*TASK DESCRIPTION*. Write out, from the entries below, exactly the lines that run between the lines holding "n_drain = r_drain;" and "o_mac_ctl.valid = 1'b1;", inclusive, and stop there.

____________

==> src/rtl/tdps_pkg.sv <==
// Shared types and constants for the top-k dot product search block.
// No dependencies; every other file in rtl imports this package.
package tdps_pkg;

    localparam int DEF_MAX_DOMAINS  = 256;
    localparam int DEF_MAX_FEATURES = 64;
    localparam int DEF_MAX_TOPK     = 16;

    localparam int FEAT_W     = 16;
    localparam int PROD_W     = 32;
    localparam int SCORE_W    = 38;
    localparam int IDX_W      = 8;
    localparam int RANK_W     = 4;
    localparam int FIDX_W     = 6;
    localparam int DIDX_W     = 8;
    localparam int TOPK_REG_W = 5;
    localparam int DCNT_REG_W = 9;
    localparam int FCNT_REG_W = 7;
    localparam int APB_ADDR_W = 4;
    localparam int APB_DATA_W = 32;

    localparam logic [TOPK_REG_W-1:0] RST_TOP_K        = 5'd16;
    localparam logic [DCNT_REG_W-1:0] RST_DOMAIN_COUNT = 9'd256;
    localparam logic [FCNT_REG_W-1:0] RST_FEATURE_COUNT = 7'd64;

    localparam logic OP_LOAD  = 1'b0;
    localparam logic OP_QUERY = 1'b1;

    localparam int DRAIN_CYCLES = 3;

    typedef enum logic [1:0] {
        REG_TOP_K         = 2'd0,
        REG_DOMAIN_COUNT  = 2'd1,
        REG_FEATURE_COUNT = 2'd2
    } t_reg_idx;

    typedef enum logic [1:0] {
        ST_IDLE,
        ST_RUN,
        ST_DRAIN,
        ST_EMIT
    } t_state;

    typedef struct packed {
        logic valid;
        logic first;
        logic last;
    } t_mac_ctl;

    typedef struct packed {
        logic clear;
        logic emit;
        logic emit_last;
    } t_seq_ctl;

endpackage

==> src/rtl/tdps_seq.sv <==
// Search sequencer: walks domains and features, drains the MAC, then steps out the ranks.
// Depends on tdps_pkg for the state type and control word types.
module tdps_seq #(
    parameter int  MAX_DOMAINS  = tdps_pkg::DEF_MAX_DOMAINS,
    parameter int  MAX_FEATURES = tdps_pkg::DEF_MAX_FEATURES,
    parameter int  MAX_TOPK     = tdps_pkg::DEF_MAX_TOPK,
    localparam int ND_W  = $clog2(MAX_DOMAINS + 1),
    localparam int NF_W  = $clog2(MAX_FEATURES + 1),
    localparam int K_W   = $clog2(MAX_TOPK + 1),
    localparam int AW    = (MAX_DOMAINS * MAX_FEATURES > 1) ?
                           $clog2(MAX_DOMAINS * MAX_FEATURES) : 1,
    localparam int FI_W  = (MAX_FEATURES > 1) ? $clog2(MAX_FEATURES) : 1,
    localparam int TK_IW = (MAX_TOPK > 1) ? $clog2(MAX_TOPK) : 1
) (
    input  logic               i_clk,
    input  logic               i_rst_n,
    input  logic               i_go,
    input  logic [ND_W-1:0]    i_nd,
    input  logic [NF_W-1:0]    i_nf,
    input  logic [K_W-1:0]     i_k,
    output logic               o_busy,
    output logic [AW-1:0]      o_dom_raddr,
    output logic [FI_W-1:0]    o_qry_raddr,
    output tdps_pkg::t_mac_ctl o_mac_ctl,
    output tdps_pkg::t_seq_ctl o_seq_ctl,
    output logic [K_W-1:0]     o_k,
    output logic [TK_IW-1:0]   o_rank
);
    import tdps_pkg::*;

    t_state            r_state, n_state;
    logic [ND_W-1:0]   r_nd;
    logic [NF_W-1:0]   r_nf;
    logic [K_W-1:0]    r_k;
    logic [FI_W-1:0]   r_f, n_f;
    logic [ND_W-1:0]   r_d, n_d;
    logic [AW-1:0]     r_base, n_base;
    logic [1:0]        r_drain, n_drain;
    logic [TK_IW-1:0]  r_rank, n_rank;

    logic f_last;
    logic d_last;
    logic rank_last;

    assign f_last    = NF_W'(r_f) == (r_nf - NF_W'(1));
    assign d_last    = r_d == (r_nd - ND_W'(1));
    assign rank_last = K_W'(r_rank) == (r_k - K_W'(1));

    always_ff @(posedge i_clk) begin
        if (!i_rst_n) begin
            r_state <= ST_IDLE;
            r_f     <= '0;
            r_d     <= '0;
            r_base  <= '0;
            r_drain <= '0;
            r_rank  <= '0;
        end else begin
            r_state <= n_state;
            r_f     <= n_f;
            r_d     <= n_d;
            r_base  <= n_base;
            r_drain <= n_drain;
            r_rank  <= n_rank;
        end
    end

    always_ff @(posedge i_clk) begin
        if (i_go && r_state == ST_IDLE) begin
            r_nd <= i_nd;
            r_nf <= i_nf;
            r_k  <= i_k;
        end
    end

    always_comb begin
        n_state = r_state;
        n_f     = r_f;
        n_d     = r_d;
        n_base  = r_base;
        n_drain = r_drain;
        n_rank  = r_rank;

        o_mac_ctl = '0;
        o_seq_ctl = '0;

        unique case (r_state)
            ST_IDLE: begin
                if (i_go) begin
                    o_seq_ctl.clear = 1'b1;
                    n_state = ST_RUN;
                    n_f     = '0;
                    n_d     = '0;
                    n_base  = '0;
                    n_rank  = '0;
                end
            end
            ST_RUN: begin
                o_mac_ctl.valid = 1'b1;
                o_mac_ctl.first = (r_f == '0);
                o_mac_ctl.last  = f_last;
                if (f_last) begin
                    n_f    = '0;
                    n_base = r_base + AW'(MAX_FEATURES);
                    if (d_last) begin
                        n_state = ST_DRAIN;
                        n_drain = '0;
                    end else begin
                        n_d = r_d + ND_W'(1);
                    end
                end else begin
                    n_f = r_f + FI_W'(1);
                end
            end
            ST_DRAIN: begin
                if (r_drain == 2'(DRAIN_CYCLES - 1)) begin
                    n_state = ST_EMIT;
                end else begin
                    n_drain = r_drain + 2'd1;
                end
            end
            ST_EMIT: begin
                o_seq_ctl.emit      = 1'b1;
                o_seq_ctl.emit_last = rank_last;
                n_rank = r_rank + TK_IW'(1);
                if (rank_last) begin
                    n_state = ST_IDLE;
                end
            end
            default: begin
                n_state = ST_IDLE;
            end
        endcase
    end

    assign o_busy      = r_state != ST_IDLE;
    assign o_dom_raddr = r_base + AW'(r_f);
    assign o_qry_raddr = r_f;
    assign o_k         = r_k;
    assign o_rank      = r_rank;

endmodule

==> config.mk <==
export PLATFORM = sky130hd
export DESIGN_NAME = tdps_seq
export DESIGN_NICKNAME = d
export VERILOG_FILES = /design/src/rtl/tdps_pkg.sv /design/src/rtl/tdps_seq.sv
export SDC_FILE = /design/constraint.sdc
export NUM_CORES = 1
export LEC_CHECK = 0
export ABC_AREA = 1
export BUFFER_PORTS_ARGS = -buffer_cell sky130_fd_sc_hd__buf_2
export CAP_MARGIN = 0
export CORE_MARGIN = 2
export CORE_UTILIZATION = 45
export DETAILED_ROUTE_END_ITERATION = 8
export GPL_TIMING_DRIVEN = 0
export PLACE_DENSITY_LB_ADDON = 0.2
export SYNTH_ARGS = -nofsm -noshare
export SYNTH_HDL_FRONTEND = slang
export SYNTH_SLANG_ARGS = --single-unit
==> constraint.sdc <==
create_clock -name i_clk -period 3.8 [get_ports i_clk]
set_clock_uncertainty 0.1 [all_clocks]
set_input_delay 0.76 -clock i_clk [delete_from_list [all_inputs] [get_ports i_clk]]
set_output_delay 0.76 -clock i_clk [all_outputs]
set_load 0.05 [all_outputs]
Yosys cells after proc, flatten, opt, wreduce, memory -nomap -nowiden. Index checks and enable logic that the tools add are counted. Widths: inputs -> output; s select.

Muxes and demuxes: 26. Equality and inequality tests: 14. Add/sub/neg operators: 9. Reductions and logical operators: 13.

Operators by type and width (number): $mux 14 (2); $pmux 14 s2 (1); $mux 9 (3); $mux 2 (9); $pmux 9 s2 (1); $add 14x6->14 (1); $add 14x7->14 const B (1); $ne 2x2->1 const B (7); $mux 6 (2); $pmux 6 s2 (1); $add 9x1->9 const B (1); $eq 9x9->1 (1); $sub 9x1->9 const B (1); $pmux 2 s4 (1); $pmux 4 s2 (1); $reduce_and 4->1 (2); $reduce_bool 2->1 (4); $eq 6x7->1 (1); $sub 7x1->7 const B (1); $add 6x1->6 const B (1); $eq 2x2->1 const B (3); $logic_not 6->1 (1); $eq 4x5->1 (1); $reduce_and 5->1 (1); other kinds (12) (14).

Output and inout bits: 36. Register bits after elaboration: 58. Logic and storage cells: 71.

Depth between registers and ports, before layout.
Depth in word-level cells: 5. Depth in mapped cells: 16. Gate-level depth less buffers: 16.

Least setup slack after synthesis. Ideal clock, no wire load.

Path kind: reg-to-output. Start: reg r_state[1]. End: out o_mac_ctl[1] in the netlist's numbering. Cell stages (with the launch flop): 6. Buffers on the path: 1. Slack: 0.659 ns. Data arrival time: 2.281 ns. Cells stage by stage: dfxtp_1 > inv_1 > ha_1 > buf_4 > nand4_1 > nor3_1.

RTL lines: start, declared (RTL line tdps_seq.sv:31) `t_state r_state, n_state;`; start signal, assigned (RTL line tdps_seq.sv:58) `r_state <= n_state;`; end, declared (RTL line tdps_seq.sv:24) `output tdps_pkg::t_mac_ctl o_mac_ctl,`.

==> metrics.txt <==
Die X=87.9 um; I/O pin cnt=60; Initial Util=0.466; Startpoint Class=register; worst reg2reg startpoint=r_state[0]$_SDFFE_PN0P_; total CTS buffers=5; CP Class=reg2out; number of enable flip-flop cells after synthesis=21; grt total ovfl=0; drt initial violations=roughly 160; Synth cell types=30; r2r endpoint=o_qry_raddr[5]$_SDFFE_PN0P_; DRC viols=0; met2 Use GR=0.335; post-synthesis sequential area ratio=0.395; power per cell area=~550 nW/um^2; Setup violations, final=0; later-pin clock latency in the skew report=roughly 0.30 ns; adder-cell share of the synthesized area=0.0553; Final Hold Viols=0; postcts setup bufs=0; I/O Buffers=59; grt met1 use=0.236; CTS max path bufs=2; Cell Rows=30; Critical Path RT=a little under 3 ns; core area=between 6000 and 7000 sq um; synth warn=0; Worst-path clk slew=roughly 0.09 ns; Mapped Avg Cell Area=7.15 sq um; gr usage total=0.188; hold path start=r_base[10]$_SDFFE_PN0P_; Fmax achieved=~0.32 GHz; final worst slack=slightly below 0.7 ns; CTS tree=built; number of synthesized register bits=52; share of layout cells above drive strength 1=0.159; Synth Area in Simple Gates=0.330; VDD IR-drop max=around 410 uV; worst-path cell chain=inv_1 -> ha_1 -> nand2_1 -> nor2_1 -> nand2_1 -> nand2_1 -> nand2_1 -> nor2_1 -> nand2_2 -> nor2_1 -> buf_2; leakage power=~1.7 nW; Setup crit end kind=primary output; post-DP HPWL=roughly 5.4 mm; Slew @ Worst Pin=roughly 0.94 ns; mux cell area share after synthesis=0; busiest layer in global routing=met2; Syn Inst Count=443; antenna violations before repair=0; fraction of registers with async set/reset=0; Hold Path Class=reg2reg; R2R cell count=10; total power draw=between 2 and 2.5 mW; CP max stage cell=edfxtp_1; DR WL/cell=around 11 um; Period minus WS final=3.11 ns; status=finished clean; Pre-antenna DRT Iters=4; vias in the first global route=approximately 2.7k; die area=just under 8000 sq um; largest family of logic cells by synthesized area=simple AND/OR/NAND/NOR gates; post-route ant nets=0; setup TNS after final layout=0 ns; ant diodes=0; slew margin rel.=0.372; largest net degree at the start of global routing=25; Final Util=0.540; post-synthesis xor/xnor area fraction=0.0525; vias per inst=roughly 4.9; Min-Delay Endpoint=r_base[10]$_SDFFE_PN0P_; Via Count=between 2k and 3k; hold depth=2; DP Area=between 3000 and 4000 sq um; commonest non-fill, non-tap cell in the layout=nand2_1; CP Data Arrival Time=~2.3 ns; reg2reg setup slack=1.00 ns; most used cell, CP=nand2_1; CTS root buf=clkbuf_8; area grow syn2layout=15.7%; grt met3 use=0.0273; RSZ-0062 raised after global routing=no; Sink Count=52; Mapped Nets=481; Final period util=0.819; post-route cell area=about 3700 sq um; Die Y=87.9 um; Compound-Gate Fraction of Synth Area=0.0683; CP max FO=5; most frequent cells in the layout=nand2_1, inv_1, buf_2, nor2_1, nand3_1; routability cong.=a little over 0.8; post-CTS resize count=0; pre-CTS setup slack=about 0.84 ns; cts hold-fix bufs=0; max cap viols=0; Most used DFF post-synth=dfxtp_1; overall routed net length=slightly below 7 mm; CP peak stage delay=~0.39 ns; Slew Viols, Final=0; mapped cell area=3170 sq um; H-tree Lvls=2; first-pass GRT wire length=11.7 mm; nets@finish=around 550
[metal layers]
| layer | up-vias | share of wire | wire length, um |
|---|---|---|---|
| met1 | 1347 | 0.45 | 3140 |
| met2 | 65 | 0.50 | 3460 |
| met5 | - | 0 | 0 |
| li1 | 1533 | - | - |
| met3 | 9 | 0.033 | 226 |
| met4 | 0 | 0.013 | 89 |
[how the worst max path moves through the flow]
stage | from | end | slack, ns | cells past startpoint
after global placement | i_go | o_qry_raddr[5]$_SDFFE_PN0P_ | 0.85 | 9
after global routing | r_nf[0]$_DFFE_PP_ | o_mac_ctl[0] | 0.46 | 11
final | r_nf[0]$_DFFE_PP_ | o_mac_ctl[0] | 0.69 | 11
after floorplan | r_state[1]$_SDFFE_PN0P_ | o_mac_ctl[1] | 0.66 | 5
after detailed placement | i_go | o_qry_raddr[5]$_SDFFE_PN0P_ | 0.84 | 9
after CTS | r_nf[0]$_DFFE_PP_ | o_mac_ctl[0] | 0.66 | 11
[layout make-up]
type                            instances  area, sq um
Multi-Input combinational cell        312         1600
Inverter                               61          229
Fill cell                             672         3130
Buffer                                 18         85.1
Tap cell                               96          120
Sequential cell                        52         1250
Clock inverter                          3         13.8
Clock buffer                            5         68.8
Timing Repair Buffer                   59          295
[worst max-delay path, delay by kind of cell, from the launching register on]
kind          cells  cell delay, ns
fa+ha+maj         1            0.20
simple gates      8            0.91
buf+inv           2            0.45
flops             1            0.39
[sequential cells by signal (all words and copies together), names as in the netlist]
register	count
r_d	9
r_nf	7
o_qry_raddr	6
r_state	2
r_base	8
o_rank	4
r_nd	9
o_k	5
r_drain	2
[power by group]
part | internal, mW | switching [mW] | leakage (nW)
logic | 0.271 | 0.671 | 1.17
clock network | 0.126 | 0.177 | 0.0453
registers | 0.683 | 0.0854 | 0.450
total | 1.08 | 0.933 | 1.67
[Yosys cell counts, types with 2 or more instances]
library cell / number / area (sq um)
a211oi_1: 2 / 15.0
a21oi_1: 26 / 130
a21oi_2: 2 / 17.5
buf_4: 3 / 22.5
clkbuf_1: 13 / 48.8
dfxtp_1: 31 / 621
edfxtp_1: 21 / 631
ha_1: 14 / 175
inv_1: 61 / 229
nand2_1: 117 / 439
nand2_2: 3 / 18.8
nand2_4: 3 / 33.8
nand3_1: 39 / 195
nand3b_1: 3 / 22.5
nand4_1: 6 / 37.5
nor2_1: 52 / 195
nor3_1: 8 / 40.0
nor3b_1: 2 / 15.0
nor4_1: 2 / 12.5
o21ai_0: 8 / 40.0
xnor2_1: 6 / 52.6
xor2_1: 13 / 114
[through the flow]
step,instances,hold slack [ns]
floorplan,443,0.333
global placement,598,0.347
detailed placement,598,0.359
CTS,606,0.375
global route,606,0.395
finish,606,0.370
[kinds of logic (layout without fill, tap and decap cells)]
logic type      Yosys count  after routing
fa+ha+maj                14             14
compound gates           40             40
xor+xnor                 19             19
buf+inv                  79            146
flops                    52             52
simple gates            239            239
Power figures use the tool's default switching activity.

____________

*RESULT*.
        n_drain = r_drain;
        n_rank  = r_rank;

        o_mac_ctl = '0;
        o_seq_ctl = '0;

        unique case (r_state)
            ST_IDLE: begin
                if (i_go) begin
                    o_seq_ctl.clear = 1'b1;
                    n_state = ST_RUN;
                    n_f     = '0;
                    n_d     = '0;
                    n_base  = '0;
                    n_rank  = '0;
                end
            end
            ST_RUN: begin
                o_mac_ctl.valid = 1'b1;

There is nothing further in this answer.